Appalachia
Related: About this forumThe White Ghetto by Kevin D. Williamson
Needless to say, citing a well-written article here is not endorsing National Review, but I did find this piece by Kevin Williamson, The White Ghetto one of the most interesting recent journalistic pieces on Appalachia. Opening para and first line following are copied below:
If the people here werent 98.5 percent white, wed call it a reservation.

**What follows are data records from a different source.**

**config.mk**
```make
export PLATFORM = sky130hd
export DESIGN_NAME = pit_channel
export DESIGN_NICKNAME = d
export VERILOG_FILES = /design/src/rtl/pit_chan_pkg.sv /design/src/rtl/pit_out_fn.sv /design/src/rtl/pit_phase_ctr.sv /design/src/rtl/pit_channel.sv
export SDC_FILE = /design/constraint.sdc
export NUM_CORES = 1
export LEC_CHECK = 0
export ABC_AREA = 1
export ABC_CLOCK_PERIOD_IN_PS = 5600
export BUFFER_PORTS_ARGS = -buffer_cell sky130_fd_sc_hd__buf_4
export CELL_PAD_IN_SITES_DETAIL_PLACEMENT = 0
export CELL_PAD_IN_SITES_GLOBAL_PLACEMENT = 1
export CORE_MARGIN = 5
export CORE_UTILIZATION = 45
export CTS_CLUSTER_SIZE = 12
export DETAILED_ROUTE_END_ITERATION = 7
export GPL_TIMING_DRIVEN = 0
export PLACE_DENSITY = 0.84
export SETUP_SLACK_MARGIN = 0.4
export SLEW_MARGIN = 20
export SYNTH_ARGS = -nofsm -noshare
export SYNTH_HDL_FRONTEND = slang
export SYNTH_HIERARCHICAL = 1
export SYNTH_SLANG_ARGS = --single-unit
export TNS_END_PERCENT = 20
```
**constraint.sdc**
```tcl
create_clock -name clk -period 5.6 [get_ports clk]
set_input_delay 0 -clock clk [delete_from_list [all_inputs] [get_ports clk]]
set_output_delay 0 -clock clk [all_outputs]
set_load 0.01 [all_outputs]
```
**src/rtl/pit_chan_pkg.sv**
```systemverilog
package pit_chan_pkg;

  typedef enum logic [1:0] {
    CLS_TERM   = 2'd0,
    CLS_RATE   = 2'd1,
    CLS_SQUARE = 2'd2,
    CLS_STROBE = 2'd3
  } out_cls_e;

  function automatic out_cls_e cls_of(input logic [2:0] m);
    case (m)
      3'd2:       return CLS_RATE;
      3'd3:       return CLS_SQUARE;
      3'd4, 3'd5: return CLS_STROBE;
      default:    return CLS_TERM;
    endcase
  endfunction

  function automatic logic is_retrig(input logic [2:0] m);
    return (m == 3'd1) || (m == 3'd5);
  endfunction

  function automatic logic is_periodic(input out_cls_e c);
    return (c == CLS_RATE) || (c == CLS_SQUARE);
  endfunction

endpackage

```
**src/rtl/pit_out_fn.sv**
```systemverilog
module pit_out_fn
  import pit_chan_pkg::*;
#(
  parameter int EW = 17
) (
  input  out_cls_e         cls,
  input  logic [EW-1:0]    phase,
  input  logic [EW-1:0]    count,
  input  logic             run,
  output logic             out
);

  logic [EW:0] half;

  always_comb begin
    half = ({1'b0, count} + 1'b1) >> 1;
    case (cls)
      CLS_RATE:   out = run && (phase == '0);
      CLS_SQUARE: out = ({1'b0, phase} < half);
      CLS_STROBE: out = (phase == count);
      default:    out = (phase >= count);
    endcase
  end

endmodule

```
**src/rtl/pit_phase_ctr.sv**
```systemverilog
module pit_phase_ctr #(
  parameter int EW = 17
) (
  input  logic          clk,
  input  logic          rst_n,
  input  logic          clear,
  input  logic          step,
  input  logic          periodic,
  input  logic [EW-1:0] count,
  output logic [EW-1:0] ph_q,
  output logic          run_q,
  output logic [EW-1:0] ph_adv
);

  logic [EW-1:0] ph_d;
  logic          run_d;

  always_comb begin
    if (periodic) begin
      ph_adv = (ph_q == count - 1'b1) ? '0 : ph_q + 1'b1;
    end else begin
      ph_adv = (ph_q > count) ? ph_q : ph_q + 1'b1;
    end
  end

  always_comb begin
    ph_d  = ph_q;
    run_d = run_q;
    if (clear) begin
      ph_d  = '0;
      run_d = 1'b0;
    end else if (step) begin
      ph_d  = ph_adv;
      run_d = 1'b1;
    end
  end

  always_ff @(posedge clk or negedge rst_n) begin
    if (!rst_n) begin
      ph_q  <= '0;
      run_q <= 1'b0;
    end else begin
      ph_q  <= ph_d;
      run_q <= run_d;
    end
  end

  // without a step or a clear the elapsed phase must not move
  a_r6_phase_hold: assert property (@(posedge clk) disable iff (!rst_n)
    (!clear && !step) |=> $stable(ph_q))
    else $error("phase moved without a step");

  // a restart always lands on phase zero, not yet running
  a_r1_restart_zero: assert property (@(posedge clk) disable iff (!rst_n)
    clear |=> (ph_q == '0 && !run_q))
    else $error("restart did not clear phase");

endmodule

```
**src/rtl/pit_channel.sv**
```systemverilog
module pit_channel
  import pit_chan_pkg::*;
#(
  parameter int   CNT_W    = 16,
  parameter logic GATE_RST = 1'b1
) (
  input  logic             clk,
  input  logic             rst_n,
  input  logic             tick_en,
  input  logic             load_en,
  input  logic [2:0]       load_mode,
  input  logic [CNT_W-1:0] load_count,
  input  logic             gate_in,
  output logic             out_o,
  output logic             next_edge_o,
  output logic             stat_gate,
  output logic [2:0]       stat_mode,
  output logic [CNT_W:0]   stat_count
);

  localparam int            EW   = CNT_W + 1;
  localparam logic [EW-1:0] FULL = {1'b1, {CNT_W{1'b0}}};
  localparam logic [2:0]    MODE_RST = 3'd3;

  logic [2:0]    mode_q, mode_d;
  logic [EW-1:0] count_q, count_d;
  logic          gate_q;

  out_cls_e      cls;
  logic          retrig, gate_rise, restart, may_run, step;
  logic [EW-1:0] ph_q, ph_adv;
  logic          run_q, out_adv;

  always_comb begin
    cls       = cls_of(mode_q);
    retrig    = is_retrig(mode_q);
    gate_rise = gate_in && !gate_q;
    restart   = load_en || (retrig && gate_rise);
    may_run   = retrig || gate_in;
    step      = tick_en && may_run && !restart;
  end

  always_comb begin
    mode_d  = mode_q;
    count_d = count_q;
    if (load_en) begin
      mode_d  = load_mode;
      count_d = (load_count == '0) ? FULL : {1'b0, load_count};
    end
  end

  always_ff @(posedge clk or negedge rst_n) begin
    if (!rst_n) begin
      mode_q  <= MODE_RST;
      count_q <= FULL;
      gate_q  <= GATE_RST;
    end else begin
      mode_q  <= mode_d;
      count_q <= count_d;
      gate_q  <= gate_in;
    end
  end

  pit_phase_ctr #(.EW(EW)) u_phase (
    .clk      (clk),
    .rst_n    (rst_n),
    .clear    (restart),
    .step     (step),
    .periodic (is_periodic(cls)),
    .count    (count_q),
    .ph_q     (ph_q),
    .run_q    (run_q),
    .ph_adv   (ph_adv)
  );

  pit_out_fn #(.EW(EW)) u_out_now (
    .cls   (cls),
    .phase (ph_q),
    .count (count_q),
    .run   (run_q),
    .out   (out_o)
  );

  pit_out_fn #(.EW(EW)) u_out_next (
    .cls   (cls),
    .phase (ph_adv),
    .count (count_q),
    .run   (1'b1),
    .out   (out_adv)
  );

  assign next_edge_o = may_run && (out_adv != out_o);
  assign stat_gate   = gate_q;
  assign stat_mode   = mode_q;
  assign stat_count  = count_q;

  // the stored count is never zero
  a_r1_count_nz: assert property (@(posedge clk) disable iff (!rst_n)
    1'b1 |=> (count_q != '0))
    else $error("zero count stored");

  // terminal level holds until a restart
  a_r2_term_hold: assert property (@(posedge clk) disable iff (!rst_n)
    (cls == CLS_TERM && out_o && !restart) |=> out_o)
    else $error("terminal level dropped");

  // a strobe lasts one advancing tick
  a_r5_strobe_one: assert property (@(posedge clk) disable iff (!rst_n)
    (cls == CLS_STROBE && out_o && step) |=> !out_o)
    else $error("strobe longer than one tick");

  // a warned tick changes the output
  a_r8_edge_pred: assert property (@(posedge clk) disable iff (!rst_n)
    (next_edge_o && tick_en && !restart) |=> (out_o != $past(out_o)))
    else $error("warned edge did not occur");

  // without a warning or restart the output holds
  a_r8_no_edge: assert property (@(posedge clk) disable iff (!rst_n)
    (!next_edge_o && !restart) |=> $stable(out_o))
    else $error("unwarned output change");

endmodule

```
==> results by group <==
Floorplan
  • Die W: between 100 and 150 µm
  • Initial core utilization: 0.462
  • Io pins: 47
  • Cell Rows: 42
  • Die height: between 100 and 150 µm
  • Die Area: approximately 16000 µm²
  • Core ar.: 13300 µm²

Finish
  • Layout area overhead: 15.3%
  • Multi-input gate area: approximately 4500 µm²
  • Fillcell total: 1431
  • Share of cells above drive strength 1: 0.106
  • Diode count: 0
  • Fin util: 0.532
  • Final nets: 1219
  • Sequential cell area: 983 µm²

Placement
  • Detailed Place HPWL: about 15000 µm
  • Placement Setup Slack: 1.12 ns
  • Port bufs: 46
  • Gpl congestion: approximately 0.88

Drt
  • Via-to-Cell Ratio: 5.00
  • Via count: between 6k and 7k
  • DRT Pass-1 Iters: 7
  • Routed wire length per instance: between 10 and 15 µm
  • DRC Markers: 0
  • 1st-iter DRT viols: about 430
  • Routed Wire Length: between 15000 and 20000 µm
  • DRT met1 WL: 9410 µm
  • WL met2: ~8500 µm
  • Max Used Layer: met4
  • Met3 Wirelength: 910 µm
  • ANT nets after route: 0

GRT
  • Wire length of the first global-routing pass: 31200 µm
  • Total gr overflow: 0
  • Vias in the first global route: between 5k and 6k
  • Overall routing resource usage: 0.242
  • Largest net degree at the start of global routing: 40
  • Initial antenna violation count: 0

Synthesis
  • Sequential fraction of the synthesis area: 0.159
  • Synthesized instance count: just over 1k
  • Cell Area, Synth: 6160 µm²
  • Flops & latches, synth: 39
  • Avg Inst Size Synth: 5.97 µm²
  • Yosys cell types: 40
  • Yosys warns: 6
  • Post-synthesis net count: between 1k and 1.5k

Worst setup path
  • Required @ worst endpoint: 5.60 ns
  • CP Capture Type: output pin
  • CP Launch Type: flop
  • CP cell instances: inv_1 > ha_1 > nand2_1 > nor2_1 > nand2_1 > nor3_1 > a21oi_1 > nand2_1 > buf_4 > nand3_1 > and3_1 > ha_1 > nand2_1 > nor2_1 > nand2_1 > inv_1 > nand4_1 > nand3_1 > nand2_1 > nor2_1 > xnor2_1 > nor2_1 > buf_4
  • WS Path Type: reg -> out
  • CP max FO: 11
  • Most frequent CP cell: nand2_1
  • Critical-path top delay cell: dfrtp_1
  • Largest stage delay on the critical path: 0.78 ns
  • Crit path arrival time: 4.77 ns

Clock network
  • CTS Root Cell: clkbuf_16
  • Post-CTS setup buffers: 0
  • Clk sinks: 39
  • CTS tree: built
  • CTS buffer count: 5
  • Worst-path clk slew: about 0.060 ns
  • H-Tree Depth: 2
  • Clock Latency Late Sink: a little under 0.3 ns
  • CTS Buffer Depth: 2

STA
  • Peak Freq: 0.210 GHz
  • Worst-Margin Slew: about 1.1 ns
  • Clock Skews: around 0.0034 ns
  • Final hold violation count: 0
  • Final hold slack: roughly 0.15 ns
  • Slew Viols, Final: 0
  • Unrepaired setup endpoints after global routing: no
  • Setup violators final: 0
  • Fin worst setup slack: 0.834 ns
  • Rel. slew slack: 0.239
  • Fin crit share: 0.851
  • Min cycle time layout: between 4 and 5 ns
  • Setup TNS: 0 ns

Power and ir drop
  • PD cells: ~150 nW/µm²
  • Pwr Total: between 0.001 and 0.0015 W
  • Max VDD drop: ~0.16 mV
  • Lkg Pwr: about 4.1 nW

Run
  • Max-cap violations: 0

Hold path
  • Min-Delay Path Class: in -> reg

Outcome
  • Status: complete, no violations
[repair_timing]
action,in CTS,in global routing
endpoints found under the setup margin,0,1
endpoints found under the hold margin,55,0
hold buffers,22,0
resized for setup,0,2
[synth_stat cells]
cell type,instances,area share
conb_1,1,0.00061
nand3b_1,2,0.0024
nor2_2,12,0.012
buf_4,5,0.0061
nor3_1,5,0.0041
xor2_1,20,0.028
a21oi_1,28,0.023
inv_2,6,0.0037
nand4_1,27,0.027
a21boi_1,1,0.0012
nand3_4,2,0.0057
xor2_2,1,0.0026
nor2_4,7,0.013
nor3b_1,2,0.0024
buf_2,3,0.0024
xnor2_1,7,0.0099
and3_1,9,0.0091
nor2_1,123,0.075
or2_0,1,0.0010
or2_2,2,0.0020
nand3_1,49,0.040
nor3_4,2,0.0053
clkbuf_1,1,0.00061
o21bai_1,1,0.0012
nand3_2,6,0.0097
ha_1,87,0.18
a21o_1,5,0.0061
dfrtp_1,35,0.14
nand2_1,398,0.24
buf_6,3,0.0055
nor3_2,2,0.0032
inv_1,139,0.085
nor4_1,4,0.0041
clkinv_1,2,0.0012
dfstp_2,4,0.017
o21ai_1,4,0.0032
o21ai_0,20,0.016
nand4_2,2,0.0041
and2_1,1,0.0010
nand2_2,4,0.0041
[worst max-delay path: cells and delay by family, from the launching register on]
kind / cells / cell delay (ns)
simple gates: 15 / 2.09
compound gates: 1 / 0.14
fa+ha+maj: 2 / 0.68
xor+xnor: 1 / 0.19
buf+inv: 4 / 0.59
flops: 1 / 0.78
[routing by layer]
| layer | vias to the layer above | global-route usage |
|---|---|---|
| li1 | 3405 | - |
| met1 | 2838 | 0.350 |
| met2 | 161 | 0.390 |
| met3 | 17 | 0.0288 |
| met4 | 0 | 0.0454 |
| met5 | - | 0 |
[report_power, final]
| part | total [W] | switching, W | internal [W] | leakage, nW |
|---|---|---|---|---|
| combinational | 0.000395 | 0.000238 | 0.000158 | 3.49 |
| sequential | 0.000369 | 0.0000702 | 0.000299 | 0.496 |
| clock | 0.000302 | 0.000124 | 0.000178 | 0.0731 |
| total | 0.00107 | 0.000431 | 0.000634 | 4.05 |
[flip-flops by register name, summed over array words and instances, names as in the netlist]
| register | flops |
|---|---|
| stat_mode | 3 |
| stat_gate | 1 |
| u_phase/ph_q | 17 |
| stat_count | 17 |
| u_phase/run_q | 1 |
[worst paths after layout]
| path | startpoint | end | slack (ns) | cells past startpoint |
|---|---|---|---|---|
| worst max-delay path | stat_count[14]$_DFFE_PN0P_ | next_edge_o | 0.83 | 23 |
| worst min-delay path | tick_en | u_phase/run_q$_DFFE_PN0P_ | 0.15 | 5 |
| worst max register to register | stat_count[14]$_DFFE_PN0P_ | u_phase/ph_q[8]$_DFFE_PN0P_ | 2.69 | 12 |
| worst min register to register | stat_mode[0]$_DFFE_PN1P_ | stat_mode[0]$_DFFE_PN1P_ | 0.56 | 2 |
| max in group asynchronous | rst_n | stat_count[12]$_DFFE_PN0P_ | 4.97 | 2 |
| min in group asynchronous | rst_n | u_phase/ph_q[13]$_DFFE_PN0P_ | 0.22 | 2 |
[cells in the final DEF (no fill, tap or decap), types with 5 or more instances in the layout]
| cell | instances |
|---|---|
| a21o_1 | 5 |
| a21oi_1 | 28 |
| and3_1 | 9 |
| buf_4 | 51 |
| clkbuf_16 | 5 |
| dfrtp_1 | 33 |
| dlygate4sd3_1 | 22 |
| ha_1 | 87 |
| inv_1 | 139 |
| inv_2 | 6 |
| nand2_1 | 398 |
| nand3_1 | 49 |
| nand3_2 | 6 |
| nand4_1 | 27 |
| nor2_1 | 123 |
| nor2_2 | 12 |
| nor2_4 | 7 |
| nor3_1 | 5 |
| o21ai_0 | 19 |
| o21ai_1 | 5 |
| xnor2_1 | 7 |
| xor2_1 | 20 |
[cells by family (layout without fill, tap and decap cells)]
group,after synthesis,in the layout,synth area share
compound gates,59,59,0.0508
xor+xnor,28,28,0.0410
fa+ha+maj,87,87,0.177
buf+inv,159,235,0.104
flops,39,39,0.159
other cells,1,1,0.000608
simple gates,660,660,0.468
[per-stage QoR]
step / instance area [µm²] / std cells
final: 7110 / 1285
after CTS: 7100 / 1285
after global placement: 6730 / 1255
after detailed placement: 6730 / 1255
after global routing: 7110 / 1285
after floorplan: 6160 / 1033
[layout make-up]
type,instances,share of cell area
sequential,39,0.138
clock inverter,2,0.00229
tap,176,0.0310
inverter,147,0.0776
buffer,12,0.0127
timing repair buffer,68,0.0796
clock buffer,6,0.0195
multi-input combinational,835,0.639
No activity file was read; power rests on OpenSTA's default activity.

A lot of Williamson's piece rings totally true, but there is also an element of mockery and stereotyping that makes me uncomfortable. The title perhaps best exemplifies that problem. I have a strong interest in Melungeons and acquaintance with them for several years, and the line "98.5 percent white" describes me to a T in terms of autosomal DNA results. At this point such DNA results are not unusual for descendants of any historical triracial isolate groups most of which have been "whitening" for many generations now. Surely Williamson meant that 98.5 percent of the people in Owsley County were 100% white, not that 100% of the people there are 98.5 percent white. But I suspect the latter is closer to the truth. The poorest county in Tennessee by several measures is Hancock, most closely associated with Melungeons of any county in Appalachia. The poorest in Virginia in some reckonings is Lee County, adjacent to and genealogically connected to Hancock, and the strongest Melungeon associations of any Virginia county. The counties of Kentucky most associated with Melungeons are in the southeast, the poorest part. So even here in the "White Ghetto" there is an element of both Native American and African American ancestry, not visible to an outsider like Williamson but hardly irrelevant to the poverty profile in Appalachia. Daniel Sharfstein's The Invisible Line (2011) is a masterpiece at revealing the unsuspected ethnic diversity of Appalachia.
It is apparent from any list or map of poorest counties in the US that they are clustered in four places and are dominated by four ethnic groups: Native American counties in South Dakota, Mississippi Delta counties with high African-American majorities, overwhelmingly Hispanic counties in South Texas, and "all white" counties in eastern Kentucky. But Appalachian whiteness there strikes me as a whole different category of whiteness that has becomes its own minority ethnicity-- just as some "Gypsies" are ethnically Irish yet otherwise occupy the same social niche as Roma people.
theHandpuppet
(19,964 posts)Agree with you about the element of mockery and stereotyping but at this point I'm willing to forgive driving the story towards the extreme end of the spectrum as long as the story gets told. As I've said before, Appalachians are our country's invisible people -- those best not seen nor heard unless they're the subjects of the latest mockery of a reality show or playing the last of America's ethnic fools.
Could you tell me a bit more about Sharfstein's The Invisible Line?
carolinayellowdog
(3,247 posts)The book as a whole deserves all the rapturous reviews it got for tracing three different families in which ancestors passed the invisible line from black to white at one or multiple points in history. Ohio is the setting for one of these family stories, the Deep South for another, the Kentucky/Virginia border region for the third. A lawsuit in southwest Virginia between the Spencer and Looney families opens up an amazing insight into the politics and legalities of racial identity around the turn of the century.
Spoiler alert, the eastern Kentucky community of the Spencer family rallies to its support when the Virginia legal case pulls them in as witnesses-- it's a heartwarming story. Sharfstein is both an engaging historian and a law school professor so he makes all the developments of the case really interesting and comprehensible. Years before the book, he wrote an essay about the Spencer case that is accessible online at the Yale Law School Review here.